Use the entries below and reproduce exactly the lines from the one containing "Required time worst endpoint -> 7660 ps (about" down to the one containing "0.262 | 0.52 |", both of them included.

§ Task data:
^^^^^^^^
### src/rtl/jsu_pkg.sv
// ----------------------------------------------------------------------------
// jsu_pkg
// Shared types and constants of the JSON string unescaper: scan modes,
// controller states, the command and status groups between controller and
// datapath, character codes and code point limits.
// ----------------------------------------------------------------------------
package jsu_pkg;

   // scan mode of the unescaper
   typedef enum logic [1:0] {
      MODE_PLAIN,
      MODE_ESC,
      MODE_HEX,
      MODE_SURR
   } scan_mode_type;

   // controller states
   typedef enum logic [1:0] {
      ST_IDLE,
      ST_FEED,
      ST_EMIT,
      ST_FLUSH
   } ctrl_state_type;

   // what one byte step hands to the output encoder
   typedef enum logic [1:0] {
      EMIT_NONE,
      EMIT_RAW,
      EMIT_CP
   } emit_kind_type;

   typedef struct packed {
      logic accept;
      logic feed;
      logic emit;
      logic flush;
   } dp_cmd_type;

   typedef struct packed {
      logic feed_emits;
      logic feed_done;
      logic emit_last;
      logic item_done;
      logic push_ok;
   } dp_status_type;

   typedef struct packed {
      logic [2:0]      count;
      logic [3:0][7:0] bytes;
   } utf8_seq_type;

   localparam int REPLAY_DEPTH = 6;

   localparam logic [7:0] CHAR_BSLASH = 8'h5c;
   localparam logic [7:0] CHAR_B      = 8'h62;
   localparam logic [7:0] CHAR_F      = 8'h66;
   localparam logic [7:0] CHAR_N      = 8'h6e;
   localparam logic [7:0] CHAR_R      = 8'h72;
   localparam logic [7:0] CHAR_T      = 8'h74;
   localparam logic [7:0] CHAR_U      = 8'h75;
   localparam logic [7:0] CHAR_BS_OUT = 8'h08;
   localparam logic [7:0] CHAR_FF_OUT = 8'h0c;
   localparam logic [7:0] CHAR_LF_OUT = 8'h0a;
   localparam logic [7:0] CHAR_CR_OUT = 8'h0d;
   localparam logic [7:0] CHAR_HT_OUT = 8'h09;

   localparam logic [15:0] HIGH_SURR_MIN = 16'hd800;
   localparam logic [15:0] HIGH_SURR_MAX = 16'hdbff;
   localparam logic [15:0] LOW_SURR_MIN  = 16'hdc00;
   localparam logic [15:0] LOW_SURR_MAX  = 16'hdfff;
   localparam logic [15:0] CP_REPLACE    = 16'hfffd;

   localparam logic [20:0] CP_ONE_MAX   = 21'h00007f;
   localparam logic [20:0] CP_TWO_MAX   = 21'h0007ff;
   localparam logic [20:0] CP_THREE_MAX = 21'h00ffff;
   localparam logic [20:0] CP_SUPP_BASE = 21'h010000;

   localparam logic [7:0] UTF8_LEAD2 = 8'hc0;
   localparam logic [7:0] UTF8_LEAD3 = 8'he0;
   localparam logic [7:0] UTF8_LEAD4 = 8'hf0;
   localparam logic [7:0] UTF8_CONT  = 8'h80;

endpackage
^^^^^^^^
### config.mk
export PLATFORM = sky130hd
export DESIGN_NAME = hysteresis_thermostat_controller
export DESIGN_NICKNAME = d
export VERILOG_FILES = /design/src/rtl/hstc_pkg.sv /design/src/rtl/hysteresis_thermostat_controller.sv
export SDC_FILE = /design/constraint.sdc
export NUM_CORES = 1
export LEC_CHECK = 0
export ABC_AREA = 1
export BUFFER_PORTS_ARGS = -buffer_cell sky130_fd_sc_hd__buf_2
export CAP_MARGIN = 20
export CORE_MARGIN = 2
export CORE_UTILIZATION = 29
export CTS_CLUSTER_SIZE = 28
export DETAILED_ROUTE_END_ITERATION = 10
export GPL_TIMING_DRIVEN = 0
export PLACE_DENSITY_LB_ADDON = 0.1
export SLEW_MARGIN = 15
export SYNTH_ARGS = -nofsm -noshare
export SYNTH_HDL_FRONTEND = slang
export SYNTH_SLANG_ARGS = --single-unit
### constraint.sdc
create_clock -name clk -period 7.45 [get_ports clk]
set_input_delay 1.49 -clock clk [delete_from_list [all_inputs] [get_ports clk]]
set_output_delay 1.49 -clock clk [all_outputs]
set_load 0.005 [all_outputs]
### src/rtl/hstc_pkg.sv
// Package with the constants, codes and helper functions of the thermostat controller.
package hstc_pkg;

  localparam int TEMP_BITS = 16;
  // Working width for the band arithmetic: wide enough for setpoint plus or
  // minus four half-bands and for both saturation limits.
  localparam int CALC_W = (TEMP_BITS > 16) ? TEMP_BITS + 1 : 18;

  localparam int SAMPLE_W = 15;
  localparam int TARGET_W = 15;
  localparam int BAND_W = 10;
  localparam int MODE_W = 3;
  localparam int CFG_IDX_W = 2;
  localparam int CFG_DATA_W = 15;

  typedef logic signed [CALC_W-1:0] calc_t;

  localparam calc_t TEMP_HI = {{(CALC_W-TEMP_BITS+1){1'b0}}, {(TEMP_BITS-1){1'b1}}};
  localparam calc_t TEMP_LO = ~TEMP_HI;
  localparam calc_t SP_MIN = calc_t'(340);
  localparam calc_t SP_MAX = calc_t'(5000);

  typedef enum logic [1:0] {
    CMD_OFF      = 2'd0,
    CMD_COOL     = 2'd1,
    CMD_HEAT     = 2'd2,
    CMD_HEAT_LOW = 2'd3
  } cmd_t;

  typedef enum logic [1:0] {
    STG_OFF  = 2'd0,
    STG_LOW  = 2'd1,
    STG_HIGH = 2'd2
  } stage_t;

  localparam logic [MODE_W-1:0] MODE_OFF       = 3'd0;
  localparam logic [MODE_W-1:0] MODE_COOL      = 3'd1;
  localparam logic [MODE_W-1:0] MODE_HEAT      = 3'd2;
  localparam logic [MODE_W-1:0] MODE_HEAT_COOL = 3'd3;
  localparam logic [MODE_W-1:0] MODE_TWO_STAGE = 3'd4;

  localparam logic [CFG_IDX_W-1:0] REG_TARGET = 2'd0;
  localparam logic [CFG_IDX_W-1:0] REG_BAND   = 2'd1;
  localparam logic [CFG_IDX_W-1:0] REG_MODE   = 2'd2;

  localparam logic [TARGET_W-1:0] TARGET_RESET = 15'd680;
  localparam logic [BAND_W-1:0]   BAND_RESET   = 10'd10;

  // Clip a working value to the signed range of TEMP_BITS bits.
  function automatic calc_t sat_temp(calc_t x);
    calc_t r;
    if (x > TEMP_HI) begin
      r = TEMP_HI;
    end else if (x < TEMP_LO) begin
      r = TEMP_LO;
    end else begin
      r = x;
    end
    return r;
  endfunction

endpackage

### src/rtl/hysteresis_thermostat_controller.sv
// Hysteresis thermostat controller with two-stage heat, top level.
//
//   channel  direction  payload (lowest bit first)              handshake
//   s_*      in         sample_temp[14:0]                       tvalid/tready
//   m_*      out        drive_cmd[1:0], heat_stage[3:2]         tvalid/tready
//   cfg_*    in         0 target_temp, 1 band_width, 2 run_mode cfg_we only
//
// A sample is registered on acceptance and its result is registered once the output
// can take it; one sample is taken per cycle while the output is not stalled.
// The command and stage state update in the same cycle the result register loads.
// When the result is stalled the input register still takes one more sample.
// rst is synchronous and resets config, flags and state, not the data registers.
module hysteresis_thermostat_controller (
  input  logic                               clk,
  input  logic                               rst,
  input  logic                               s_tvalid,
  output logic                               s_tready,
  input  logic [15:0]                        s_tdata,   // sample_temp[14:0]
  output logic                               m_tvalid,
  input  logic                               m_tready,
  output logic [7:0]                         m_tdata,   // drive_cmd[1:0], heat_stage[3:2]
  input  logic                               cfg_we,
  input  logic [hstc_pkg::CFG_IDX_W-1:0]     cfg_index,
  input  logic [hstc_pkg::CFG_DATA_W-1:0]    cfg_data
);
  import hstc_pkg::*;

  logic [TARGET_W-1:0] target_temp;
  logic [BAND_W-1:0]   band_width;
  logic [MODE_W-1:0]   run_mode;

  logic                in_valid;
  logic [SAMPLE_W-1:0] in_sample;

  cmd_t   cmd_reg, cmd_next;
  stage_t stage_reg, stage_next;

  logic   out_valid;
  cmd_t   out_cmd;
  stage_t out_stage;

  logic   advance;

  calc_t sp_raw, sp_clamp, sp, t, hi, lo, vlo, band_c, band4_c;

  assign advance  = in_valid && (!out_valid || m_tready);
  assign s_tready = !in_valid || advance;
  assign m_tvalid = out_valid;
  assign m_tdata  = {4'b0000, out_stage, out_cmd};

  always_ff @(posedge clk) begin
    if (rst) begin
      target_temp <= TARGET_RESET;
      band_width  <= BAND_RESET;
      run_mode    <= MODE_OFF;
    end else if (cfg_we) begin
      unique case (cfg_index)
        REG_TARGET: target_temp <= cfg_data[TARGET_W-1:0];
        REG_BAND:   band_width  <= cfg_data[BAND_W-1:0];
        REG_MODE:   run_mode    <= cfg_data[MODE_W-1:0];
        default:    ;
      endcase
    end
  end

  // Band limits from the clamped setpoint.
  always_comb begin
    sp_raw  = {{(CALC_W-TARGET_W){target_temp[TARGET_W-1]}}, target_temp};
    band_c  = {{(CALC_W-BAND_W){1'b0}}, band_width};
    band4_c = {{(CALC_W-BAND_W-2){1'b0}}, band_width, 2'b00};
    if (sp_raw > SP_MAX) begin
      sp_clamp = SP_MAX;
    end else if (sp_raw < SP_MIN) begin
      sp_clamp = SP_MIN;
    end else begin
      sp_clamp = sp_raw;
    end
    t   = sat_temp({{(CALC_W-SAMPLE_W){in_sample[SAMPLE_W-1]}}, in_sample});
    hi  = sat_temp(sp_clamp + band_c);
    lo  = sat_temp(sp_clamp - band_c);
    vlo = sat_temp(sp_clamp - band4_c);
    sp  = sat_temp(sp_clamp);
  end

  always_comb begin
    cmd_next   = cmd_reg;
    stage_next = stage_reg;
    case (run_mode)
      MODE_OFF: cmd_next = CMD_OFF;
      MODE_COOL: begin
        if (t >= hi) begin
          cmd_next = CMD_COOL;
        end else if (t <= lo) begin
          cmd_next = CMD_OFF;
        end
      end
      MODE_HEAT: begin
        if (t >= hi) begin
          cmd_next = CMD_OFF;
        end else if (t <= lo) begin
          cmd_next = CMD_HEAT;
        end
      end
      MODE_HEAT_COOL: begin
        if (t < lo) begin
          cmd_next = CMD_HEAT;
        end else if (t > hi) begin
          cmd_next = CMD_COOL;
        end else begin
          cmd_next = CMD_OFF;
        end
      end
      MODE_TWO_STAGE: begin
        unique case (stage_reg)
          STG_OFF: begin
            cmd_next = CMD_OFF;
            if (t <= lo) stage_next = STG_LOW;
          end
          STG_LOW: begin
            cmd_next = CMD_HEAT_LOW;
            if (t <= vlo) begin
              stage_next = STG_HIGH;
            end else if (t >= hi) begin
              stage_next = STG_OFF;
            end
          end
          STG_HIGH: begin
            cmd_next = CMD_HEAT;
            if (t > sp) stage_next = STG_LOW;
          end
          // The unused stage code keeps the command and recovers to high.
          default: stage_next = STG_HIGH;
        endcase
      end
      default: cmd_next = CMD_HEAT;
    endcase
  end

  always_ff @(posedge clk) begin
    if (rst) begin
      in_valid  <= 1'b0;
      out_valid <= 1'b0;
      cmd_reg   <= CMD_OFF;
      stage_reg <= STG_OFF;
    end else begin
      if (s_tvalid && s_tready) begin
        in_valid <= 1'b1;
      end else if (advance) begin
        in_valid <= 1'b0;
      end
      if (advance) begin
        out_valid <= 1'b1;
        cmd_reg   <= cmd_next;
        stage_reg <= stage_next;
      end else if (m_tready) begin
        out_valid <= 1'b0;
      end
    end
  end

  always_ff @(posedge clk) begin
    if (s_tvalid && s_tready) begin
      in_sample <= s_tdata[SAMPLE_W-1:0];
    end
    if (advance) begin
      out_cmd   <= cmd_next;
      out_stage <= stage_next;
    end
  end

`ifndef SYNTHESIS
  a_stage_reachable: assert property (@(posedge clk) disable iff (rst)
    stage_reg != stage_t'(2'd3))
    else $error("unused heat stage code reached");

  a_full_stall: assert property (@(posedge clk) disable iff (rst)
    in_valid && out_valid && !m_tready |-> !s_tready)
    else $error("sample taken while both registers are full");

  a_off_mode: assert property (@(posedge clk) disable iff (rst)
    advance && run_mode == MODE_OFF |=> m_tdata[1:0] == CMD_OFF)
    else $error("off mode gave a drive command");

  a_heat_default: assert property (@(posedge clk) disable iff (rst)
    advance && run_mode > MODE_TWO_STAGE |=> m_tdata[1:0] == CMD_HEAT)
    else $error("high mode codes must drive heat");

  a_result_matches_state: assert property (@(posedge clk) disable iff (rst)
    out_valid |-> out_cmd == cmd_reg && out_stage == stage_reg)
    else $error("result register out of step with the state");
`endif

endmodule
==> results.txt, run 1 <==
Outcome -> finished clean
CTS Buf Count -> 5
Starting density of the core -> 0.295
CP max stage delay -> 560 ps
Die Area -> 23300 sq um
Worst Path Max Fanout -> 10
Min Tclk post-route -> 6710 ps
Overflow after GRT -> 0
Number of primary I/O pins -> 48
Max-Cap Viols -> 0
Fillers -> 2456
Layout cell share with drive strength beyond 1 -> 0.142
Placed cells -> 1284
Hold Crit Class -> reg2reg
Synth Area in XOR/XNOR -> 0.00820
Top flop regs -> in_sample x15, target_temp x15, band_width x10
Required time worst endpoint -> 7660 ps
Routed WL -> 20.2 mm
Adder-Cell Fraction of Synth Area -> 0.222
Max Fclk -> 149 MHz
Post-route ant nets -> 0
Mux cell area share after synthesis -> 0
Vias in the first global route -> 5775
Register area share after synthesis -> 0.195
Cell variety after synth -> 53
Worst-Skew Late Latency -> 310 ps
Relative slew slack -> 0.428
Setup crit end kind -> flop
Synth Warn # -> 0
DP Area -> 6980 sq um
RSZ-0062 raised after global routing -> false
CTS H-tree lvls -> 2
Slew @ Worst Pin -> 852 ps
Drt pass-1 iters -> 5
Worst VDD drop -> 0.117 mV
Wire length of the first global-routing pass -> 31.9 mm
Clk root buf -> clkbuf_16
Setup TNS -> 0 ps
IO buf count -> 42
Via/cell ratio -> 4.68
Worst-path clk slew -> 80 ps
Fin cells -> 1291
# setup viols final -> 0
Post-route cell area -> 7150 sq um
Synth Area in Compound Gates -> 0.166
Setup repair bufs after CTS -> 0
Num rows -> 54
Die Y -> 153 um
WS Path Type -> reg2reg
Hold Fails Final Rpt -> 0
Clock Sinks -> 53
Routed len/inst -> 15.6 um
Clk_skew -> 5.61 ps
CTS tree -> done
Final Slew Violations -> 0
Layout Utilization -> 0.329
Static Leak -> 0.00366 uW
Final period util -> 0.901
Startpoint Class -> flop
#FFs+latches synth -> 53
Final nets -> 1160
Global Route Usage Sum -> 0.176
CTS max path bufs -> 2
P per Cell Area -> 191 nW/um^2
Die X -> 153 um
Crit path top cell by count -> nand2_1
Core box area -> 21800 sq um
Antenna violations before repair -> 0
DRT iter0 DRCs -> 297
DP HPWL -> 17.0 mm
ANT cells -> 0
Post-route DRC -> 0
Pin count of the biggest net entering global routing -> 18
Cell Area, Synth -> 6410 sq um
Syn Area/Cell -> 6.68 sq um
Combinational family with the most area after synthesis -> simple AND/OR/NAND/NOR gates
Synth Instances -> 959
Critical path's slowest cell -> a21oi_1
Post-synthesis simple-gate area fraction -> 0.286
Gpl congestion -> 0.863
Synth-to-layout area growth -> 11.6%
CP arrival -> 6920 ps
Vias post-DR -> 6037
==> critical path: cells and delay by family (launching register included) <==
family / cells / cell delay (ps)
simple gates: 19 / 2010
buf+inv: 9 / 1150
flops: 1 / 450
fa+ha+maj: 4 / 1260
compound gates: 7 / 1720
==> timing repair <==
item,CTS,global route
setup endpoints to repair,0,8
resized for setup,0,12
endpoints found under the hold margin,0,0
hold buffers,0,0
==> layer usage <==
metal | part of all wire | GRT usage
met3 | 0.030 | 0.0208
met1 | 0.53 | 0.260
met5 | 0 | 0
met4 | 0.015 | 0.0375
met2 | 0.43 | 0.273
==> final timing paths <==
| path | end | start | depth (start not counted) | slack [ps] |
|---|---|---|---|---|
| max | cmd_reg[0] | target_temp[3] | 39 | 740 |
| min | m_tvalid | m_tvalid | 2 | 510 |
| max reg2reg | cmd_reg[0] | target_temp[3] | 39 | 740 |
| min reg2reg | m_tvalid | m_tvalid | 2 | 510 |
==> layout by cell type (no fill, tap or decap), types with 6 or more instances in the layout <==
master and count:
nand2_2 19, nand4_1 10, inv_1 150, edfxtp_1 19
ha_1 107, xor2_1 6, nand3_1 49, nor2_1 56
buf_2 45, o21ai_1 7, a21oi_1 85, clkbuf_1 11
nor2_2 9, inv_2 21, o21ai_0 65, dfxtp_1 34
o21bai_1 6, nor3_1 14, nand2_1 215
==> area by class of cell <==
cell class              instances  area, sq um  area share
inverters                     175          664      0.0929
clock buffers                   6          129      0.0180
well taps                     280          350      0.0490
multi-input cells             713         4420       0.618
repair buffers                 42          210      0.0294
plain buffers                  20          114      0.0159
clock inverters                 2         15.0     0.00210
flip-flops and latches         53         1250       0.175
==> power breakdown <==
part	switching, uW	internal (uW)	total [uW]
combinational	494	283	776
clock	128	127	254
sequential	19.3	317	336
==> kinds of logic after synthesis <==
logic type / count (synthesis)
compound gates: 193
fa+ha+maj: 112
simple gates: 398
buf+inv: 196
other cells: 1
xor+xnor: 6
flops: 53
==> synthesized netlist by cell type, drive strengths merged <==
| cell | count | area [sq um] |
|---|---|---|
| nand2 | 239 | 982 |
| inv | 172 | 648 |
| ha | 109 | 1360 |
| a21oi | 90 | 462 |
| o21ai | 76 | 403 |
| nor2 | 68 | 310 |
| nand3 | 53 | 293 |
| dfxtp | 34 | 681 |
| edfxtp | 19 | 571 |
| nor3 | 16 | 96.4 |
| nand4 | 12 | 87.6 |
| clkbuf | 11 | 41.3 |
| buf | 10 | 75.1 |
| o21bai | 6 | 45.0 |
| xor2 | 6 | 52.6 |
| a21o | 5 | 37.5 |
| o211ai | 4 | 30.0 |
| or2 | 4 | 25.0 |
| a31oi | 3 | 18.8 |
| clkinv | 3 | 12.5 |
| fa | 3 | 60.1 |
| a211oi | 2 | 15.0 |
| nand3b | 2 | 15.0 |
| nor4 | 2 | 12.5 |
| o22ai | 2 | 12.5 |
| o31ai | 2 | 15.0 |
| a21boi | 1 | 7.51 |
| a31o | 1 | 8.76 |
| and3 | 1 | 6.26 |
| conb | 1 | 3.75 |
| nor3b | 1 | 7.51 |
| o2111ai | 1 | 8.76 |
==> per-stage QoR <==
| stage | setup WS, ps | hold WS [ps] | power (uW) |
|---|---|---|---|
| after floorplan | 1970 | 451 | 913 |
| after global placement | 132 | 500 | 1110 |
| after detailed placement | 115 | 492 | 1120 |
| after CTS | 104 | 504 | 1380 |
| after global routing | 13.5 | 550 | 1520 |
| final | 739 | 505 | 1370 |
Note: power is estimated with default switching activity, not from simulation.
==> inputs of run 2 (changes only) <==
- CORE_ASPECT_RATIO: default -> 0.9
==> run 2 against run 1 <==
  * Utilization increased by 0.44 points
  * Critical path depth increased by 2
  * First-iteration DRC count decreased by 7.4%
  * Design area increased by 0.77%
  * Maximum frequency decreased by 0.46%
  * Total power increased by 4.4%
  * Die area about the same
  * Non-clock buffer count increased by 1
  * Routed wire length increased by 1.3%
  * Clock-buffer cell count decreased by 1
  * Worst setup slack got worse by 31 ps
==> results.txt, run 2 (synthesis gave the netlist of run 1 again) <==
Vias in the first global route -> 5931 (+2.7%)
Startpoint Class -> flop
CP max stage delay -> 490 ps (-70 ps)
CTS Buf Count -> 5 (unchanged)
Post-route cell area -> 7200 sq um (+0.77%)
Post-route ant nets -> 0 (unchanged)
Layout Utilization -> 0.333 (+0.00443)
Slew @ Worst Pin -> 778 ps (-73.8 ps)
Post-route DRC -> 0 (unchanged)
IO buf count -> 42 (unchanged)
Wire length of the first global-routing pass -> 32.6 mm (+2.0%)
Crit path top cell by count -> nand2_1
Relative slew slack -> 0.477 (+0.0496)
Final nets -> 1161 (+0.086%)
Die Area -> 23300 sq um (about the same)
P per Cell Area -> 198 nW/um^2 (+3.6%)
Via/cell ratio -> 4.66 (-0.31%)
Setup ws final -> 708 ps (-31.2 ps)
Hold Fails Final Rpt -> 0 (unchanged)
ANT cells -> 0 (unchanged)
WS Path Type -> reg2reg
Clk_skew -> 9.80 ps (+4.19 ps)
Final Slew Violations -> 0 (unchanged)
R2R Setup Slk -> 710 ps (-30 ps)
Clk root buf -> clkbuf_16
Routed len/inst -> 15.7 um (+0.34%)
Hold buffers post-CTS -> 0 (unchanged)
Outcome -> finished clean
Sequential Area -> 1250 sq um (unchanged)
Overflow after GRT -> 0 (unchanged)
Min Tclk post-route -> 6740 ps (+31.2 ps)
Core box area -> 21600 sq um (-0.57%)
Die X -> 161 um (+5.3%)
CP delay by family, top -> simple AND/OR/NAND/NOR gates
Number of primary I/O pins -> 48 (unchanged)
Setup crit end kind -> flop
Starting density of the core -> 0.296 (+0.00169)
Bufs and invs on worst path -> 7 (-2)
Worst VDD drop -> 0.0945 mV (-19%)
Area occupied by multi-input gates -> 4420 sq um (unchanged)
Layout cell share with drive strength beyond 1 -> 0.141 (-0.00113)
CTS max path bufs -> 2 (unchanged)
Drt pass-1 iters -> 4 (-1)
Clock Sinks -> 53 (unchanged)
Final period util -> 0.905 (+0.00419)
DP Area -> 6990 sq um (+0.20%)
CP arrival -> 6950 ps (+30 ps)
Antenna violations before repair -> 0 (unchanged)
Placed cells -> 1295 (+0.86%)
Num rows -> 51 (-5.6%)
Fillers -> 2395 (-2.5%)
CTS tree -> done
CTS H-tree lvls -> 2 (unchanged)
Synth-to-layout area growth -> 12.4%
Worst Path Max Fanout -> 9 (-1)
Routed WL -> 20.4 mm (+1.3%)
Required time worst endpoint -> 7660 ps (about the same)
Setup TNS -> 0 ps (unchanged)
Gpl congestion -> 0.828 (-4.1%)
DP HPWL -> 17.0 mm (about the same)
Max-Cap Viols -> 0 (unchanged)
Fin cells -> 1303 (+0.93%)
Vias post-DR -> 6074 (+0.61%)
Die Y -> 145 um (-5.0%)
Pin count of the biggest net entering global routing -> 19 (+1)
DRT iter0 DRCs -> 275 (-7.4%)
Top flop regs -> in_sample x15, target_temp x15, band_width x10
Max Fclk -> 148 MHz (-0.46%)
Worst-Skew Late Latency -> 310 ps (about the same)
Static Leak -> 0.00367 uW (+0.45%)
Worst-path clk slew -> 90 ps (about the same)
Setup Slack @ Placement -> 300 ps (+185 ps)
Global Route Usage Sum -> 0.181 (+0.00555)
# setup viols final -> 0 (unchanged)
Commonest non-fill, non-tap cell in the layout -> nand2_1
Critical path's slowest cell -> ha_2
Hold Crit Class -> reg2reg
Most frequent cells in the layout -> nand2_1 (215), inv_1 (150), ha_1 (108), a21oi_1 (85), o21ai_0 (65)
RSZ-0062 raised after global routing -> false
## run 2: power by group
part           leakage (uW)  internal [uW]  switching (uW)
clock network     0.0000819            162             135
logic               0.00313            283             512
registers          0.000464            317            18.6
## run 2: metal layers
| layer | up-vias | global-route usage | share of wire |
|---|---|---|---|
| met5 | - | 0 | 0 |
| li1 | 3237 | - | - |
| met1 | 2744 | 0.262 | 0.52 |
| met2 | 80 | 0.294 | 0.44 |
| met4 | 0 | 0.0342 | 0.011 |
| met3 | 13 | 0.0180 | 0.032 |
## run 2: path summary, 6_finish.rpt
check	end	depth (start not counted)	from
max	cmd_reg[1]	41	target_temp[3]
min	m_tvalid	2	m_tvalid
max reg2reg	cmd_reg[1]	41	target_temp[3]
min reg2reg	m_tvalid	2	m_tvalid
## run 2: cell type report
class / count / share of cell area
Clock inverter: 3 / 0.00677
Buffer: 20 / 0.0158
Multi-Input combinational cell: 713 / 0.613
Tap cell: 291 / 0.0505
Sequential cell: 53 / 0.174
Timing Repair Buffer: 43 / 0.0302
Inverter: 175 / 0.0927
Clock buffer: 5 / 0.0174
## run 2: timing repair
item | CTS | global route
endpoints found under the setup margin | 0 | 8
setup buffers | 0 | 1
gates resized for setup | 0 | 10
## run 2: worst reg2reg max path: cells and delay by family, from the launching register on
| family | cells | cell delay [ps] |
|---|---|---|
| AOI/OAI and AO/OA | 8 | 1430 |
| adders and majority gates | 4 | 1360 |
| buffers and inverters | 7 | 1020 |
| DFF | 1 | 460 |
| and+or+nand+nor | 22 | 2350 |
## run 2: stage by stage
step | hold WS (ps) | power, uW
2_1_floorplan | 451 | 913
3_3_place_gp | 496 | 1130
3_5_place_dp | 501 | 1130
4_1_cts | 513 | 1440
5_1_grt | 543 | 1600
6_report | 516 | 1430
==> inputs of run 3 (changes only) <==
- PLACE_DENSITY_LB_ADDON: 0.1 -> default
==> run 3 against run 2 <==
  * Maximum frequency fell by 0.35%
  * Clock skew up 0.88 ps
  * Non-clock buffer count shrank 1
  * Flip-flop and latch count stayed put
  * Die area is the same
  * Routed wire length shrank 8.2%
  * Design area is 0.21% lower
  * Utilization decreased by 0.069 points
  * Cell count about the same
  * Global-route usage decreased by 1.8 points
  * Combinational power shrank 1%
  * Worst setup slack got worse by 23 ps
^^^^^^^^
§ Reply to the task:
Required time worst endpoint -> 7660 ps (about the same)
Setup TNS -> 0 ps (unchanged)
Gpl congestion -> 0.828 (-4.1%)
DP HPWL -> 17.0 mm (about the same)
Max-Cap Viols -> 0 (unchanged)
Fin cells -> 1303 (+0.93%)
Vias post-DR -> 6074 (+0.61%)
Die Y -> 145 um (-5.0%)
Pin count of the biggest net entering global routing -> 19 (+1)
DRT iter0 DRCs -> 275 (-7.4%)
Top flop regs -> in_sample x15, target_temp x15, band_width x10
Max Fclk -> 148 MHz (-0.46%)
Worst-Skew Late Latency -> 310 ps (about the same)
Static Leak -> 0.00367 uW (+0.45%)
Worst-path clk slew -> 90 ps (about the same)
Setup Slack @ Placement -> 300 ps (+185 ps)
Global Route Usage Sum -> 0.181 (+0.00555)
# setup viols final -> 0 (unchanged)
Commonest non-fill, non-tap cell in the layout -> nand2_1
Critical path's slowest cell -> ha_2
Hold Crit Class -> reg2reg
Most frequent cells in the layout -> nand2_1 (215), inv_1 (150), ha_1 (108), a21oi_1 (85), o21ai_0 (65)
RSZ-0062 raised after global routing -> false
## run 2: power by group
part           leakage (uW)  internal [uW]  switching (uW)
clock network     0.0000819            162             135
logic               0.00313            283             512
registers          0.000464            317            18.6
## run 2: metal layers
| layer | up-vias | global-route usage | share of wire |
|---|---|---|---|
| met5 | - | 0 | 0 |
| li1 | 3237 | - | - |
| met1 | 2744 | 0.262 | 0.52 |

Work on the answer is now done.